Only the lines with the string "well" are needed; return each of them from the entries below.

### THE DATA ###

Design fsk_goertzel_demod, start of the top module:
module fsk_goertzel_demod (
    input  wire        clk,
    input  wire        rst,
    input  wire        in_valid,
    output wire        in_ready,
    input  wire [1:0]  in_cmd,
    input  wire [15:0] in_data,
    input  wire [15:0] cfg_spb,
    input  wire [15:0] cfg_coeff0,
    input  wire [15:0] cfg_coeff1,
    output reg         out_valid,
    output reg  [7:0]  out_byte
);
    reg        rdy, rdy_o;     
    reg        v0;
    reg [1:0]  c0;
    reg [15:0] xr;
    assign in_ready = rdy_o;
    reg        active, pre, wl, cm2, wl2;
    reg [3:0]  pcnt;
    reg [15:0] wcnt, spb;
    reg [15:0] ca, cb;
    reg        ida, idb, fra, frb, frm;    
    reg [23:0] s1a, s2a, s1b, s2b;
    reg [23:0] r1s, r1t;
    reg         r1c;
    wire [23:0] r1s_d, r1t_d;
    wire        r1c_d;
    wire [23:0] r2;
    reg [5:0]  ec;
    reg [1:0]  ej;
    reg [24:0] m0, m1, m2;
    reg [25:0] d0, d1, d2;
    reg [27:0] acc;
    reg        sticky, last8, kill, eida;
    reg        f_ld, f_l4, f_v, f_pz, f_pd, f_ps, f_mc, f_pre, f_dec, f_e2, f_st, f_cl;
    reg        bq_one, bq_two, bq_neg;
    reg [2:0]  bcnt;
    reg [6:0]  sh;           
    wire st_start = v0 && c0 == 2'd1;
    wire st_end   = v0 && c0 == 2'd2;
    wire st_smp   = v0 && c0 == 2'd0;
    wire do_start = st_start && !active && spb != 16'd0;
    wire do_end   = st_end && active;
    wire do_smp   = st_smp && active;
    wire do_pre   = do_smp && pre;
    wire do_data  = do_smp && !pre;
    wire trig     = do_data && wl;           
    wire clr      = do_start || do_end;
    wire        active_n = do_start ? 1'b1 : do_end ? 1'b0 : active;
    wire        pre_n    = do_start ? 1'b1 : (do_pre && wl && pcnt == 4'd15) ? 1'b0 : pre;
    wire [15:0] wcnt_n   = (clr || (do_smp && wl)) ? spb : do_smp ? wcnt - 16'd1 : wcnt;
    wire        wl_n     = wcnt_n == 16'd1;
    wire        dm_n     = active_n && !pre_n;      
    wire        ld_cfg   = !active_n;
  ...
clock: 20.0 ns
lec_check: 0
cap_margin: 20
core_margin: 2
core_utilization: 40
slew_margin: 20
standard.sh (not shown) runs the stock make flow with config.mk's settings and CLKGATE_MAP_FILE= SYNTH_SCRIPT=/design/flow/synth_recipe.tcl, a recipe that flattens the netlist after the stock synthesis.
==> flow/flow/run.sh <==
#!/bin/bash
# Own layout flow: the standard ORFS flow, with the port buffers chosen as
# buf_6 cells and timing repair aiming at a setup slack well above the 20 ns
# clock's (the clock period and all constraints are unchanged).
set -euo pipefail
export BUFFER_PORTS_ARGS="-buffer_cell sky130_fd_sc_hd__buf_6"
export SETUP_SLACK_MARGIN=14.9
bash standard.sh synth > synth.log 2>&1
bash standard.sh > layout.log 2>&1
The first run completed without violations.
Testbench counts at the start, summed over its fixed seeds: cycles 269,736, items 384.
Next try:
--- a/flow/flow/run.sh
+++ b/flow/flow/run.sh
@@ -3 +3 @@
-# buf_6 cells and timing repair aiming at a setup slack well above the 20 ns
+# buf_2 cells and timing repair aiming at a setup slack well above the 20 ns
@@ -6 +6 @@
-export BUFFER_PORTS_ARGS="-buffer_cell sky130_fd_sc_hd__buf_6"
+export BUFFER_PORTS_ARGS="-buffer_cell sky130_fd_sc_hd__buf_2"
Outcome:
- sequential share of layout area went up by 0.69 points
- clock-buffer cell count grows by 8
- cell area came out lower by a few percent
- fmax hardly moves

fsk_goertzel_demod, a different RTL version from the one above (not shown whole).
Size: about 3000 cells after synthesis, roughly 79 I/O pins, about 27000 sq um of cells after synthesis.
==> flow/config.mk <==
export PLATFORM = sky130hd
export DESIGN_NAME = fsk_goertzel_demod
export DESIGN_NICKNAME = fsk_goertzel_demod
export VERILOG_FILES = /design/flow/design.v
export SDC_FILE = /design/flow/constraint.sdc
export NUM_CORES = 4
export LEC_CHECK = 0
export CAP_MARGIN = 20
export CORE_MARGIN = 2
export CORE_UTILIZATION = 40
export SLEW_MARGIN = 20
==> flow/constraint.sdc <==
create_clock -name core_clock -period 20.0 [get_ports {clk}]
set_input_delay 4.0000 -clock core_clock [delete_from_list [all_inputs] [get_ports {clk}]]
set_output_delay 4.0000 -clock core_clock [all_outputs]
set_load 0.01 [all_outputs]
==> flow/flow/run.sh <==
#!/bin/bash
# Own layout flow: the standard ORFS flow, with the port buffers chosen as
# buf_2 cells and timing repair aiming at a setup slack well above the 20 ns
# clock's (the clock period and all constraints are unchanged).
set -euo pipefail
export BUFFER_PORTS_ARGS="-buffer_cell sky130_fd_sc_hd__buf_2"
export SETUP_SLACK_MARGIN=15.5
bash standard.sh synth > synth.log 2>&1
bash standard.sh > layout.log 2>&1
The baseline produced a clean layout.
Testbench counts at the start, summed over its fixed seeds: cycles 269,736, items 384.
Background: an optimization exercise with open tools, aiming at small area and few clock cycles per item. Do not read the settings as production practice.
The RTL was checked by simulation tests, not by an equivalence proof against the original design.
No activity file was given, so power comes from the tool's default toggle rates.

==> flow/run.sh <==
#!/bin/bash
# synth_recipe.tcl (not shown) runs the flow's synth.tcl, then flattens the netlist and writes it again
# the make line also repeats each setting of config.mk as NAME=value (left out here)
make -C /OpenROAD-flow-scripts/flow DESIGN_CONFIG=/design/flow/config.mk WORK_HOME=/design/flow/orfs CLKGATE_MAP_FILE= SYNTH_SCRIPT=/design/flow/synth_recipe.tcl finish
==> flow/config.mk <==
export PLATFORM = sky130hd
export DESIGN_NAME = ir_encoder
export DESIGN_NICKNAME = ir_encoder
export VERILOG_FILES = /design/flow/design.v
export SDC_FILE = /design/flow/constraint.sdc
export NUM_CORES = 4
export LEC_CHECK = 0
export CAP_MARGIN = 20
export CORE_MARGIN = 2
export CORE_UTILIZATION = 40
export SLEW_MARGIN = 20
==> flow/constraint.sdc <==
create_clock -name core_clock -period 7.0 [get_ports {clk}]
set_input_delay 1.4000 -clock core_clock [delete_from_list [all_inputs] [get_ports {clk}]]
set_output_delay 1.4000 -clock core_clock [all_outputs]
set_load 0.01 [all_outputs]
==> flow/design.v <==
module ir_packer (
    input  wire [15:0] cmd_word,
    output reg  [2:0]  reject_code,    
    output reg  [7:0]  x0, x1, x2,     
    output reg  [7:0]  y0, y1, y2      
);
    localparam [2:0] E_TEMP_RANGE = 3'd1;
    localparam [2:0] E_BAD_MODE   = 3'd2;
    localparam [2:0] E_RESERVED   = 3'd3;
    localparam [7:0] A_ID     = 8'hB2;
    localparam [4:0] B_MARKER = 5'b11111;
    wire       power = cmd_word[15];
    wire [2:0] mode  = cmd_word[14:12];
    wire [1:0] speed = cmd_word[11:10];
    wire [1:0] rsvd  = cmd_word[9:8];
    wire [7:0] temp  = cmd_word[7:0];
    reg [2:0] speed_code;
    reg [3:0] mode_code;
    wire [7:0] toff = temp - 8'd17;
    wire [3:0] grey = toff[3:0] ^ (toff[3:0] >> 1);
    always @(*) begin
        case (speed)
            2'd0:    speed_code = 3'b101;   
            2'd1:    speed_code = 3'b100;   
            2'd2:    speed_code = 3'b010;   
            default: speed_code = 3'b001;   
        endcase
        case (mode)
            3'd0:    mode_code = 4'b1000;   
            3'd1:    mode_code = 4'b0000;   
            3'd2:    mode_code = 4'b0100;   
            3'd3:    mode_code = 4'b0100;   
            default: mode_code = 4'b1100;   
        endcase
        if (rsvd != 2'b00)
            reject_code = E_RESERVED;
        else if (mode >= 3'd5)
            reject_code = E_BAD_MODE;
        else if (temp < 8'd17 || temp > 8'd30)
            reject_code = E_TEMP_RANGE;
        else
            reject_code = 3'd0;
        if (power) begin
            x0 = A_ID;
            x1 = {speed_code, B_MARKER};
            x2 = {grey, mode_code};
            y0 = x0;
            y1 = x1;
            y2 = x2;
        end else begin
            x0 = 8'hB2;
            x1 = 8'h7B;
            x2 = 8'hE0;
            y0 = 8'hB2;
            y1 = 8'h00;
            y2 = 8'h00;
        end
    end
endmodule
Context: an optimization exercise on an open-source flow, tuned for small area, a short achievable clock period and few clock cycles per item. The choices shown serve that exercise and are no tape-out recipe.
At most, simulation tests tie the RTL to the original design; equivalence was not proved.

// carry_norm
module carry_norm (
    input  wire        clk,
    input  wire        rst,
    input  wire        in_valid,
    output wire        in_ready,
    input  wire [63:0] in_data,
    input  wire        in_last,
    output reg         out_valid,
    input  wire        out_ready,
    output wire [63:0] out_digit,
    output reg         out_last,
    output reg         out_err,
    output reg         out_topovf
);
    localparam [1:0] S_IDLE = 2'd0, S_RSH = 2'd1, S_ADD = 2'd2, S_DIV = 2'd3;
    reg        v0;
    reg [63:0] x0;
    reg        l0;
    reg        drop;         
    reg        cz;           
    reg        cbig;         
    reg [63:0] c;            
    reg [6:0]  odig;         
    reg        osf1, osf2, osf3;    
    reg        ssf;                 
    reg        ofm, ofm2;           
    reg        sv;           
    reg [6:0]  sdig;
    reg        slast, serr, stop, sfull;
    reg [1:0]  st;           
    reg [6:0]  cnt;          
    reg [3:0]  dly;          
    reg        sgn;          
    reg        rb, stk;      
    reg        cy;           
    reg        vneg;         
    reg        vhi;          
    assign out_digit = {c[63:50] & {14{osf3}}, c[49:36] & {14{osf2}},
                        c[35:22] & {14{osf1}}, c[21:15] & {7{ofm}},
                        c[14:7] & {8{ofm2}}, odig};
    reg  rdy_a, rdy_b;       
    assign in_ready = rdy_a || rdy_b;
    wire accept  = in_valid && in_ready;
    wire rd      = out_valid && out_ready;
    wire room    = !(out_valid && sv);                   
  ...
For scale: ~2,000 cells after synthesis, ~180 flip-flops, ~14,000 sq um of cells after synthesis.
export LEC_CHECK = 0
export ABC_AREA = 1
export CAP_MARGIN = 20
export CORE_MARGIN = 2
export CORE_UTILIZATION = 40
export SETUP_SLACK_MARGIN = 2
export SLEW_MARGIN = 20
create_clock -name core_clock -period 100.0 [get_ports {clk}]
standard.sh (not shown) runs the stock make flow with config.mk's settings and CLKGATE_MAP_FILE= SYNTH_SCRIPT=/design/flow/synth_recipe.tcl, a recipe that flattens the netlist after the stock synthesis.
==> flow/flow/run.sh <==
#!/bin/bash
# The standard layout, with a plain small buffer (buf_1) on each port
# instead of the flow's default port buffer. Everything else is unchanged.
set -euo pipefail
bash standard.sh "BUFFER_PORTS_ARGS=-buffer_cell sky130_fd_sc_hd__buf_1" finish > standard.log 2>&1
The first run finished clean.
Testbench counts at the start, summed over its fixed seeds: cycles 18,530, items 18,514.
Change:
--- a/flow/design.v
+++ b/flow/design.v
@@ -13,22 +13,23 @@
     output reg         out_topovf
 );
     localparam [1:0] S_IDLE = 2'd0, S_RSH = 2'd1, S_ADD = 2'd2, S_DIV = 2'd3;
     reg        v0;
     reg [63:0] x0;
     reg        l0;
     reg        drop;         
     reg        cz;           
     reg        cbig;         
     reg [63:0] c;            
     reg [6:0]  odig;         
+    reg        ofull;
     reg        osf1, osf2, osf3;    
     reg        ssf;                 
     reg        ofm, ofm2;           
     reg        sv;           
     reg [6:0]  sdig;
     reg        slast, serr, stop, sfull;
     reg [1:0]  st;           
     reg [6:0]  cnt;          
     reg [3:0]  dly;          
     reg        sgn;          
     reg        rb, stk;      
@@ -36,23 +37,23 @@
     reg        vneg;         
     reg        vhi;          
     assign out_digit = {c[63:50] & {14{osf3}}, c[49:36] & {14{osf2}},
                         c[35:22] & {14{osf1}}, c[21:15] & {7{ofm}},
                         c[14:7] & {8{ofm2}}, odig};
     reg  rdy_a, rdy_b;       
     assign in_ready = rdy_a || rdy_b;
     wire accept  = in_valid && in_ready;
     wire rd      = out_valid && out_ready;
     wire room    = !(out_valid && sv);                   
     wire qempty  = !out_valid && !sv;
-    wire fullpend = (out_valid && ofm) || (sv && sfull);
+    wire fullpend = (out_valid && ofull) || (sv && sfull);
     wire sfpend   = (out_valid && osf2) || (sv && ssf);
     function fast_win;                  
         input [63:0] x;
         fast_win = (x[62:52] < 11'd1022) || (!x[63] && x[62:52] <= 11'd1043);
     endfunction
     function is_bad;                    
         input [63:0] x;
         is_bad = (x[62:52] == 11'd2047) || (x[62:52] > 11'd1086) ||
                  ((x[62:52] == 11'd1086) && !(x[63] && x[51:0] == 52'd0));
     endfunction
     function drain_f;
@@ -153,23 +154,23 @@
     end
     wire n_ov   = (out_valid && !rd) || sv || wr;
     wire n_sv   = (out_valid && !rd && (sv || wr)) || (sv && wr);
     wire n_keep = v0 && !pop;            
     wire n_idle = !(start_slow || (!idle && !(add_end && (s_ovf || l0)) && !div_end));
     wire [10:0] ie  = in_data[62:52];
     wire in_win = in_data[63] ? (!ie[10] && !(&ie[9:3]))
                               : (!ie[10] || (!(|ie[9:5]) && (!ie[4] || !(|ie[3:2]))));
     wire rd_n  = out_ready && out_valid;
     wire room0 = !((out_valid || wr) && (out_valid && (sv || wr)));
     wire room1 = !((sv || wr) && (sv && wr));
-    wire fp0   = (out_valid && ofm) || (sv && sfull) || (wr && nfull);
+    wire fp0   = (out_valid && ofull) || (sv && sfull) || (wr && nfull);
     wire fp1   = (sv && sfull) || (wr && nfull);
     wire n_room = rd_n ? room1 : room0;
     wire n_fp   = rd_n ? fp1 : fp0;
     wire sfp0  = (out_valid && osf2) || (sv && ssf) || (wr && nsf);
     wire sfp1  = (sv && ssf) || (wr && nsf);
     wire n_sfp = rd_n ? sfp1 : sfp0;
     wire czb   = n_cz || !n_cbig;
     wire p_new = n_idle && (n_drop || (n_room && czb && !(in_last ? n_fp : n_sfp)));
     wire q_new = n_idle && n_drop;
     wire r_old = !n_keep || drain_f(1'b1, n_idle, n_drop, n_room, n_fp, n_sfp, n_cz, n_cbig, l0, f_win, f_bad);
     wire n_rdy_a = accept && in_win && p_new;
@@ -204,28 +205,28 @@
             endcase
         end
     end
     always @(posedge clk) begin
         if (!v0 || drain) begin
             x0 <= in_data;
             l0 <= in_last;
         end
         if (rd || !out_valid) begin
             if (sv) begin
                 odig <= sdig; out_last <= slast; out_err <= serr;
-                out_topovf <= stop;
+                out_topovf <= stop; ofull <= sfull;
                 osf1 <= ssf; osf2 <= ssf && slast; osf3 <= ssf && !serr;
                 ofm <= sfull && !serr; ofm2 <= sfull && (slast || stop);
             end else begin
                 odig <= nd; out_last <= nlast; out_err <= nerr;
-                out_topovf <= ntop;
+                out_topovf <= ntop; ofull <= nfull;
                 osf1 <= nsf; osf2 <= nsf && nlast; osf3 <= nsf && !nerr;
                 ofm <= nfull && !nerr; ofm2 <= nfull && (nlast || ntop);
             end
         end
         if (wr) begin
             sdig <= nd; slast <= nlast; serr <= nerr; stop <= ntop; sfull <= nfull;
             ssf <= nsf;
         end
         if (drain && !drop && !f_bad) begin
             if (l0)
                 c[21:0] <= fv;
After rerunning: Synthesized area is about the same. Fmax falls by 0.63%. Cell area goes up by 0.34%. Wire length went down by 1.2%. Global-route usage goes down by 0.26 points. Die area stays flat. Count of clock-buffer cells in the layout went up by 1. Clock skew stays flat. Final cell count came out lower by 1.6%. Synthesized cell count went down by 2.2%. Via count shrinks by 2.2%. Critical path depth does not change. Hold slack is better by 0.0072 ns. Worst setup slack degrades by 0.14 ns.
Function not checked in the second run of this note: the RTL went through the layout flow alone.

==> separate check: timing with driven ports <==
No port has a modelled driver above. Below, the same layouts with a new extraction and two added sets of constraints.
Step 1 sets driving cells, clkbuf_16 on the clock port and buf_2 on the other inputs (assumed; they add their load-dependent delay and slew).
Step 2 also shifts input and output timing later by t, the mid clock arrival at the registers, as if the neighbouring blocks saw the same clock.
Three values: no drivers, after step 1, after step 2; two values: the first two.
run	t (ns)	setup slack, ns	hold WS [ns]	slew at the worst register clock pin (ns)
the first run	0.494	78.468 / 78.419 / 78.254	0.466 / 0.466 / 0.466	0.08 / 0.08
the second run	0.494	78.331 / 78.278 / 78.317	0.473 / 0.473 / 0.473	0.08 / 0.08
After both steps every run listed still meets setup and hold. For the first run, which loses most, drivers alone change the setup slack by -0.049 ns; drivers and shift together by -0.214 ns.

###

SOLVED PROBLEM =
# buf_6 cells and timing repair aiming at a setup slack well above the 20 ns
-# buf_6 cells and timing repair aiming at a setup slack well above the 20 ns
+# buf_2 cells and timing repair aiming at a setup slack well above the 20 ns
# buf_2 cells and timing repair aiming at a setup slack well above the 20 ns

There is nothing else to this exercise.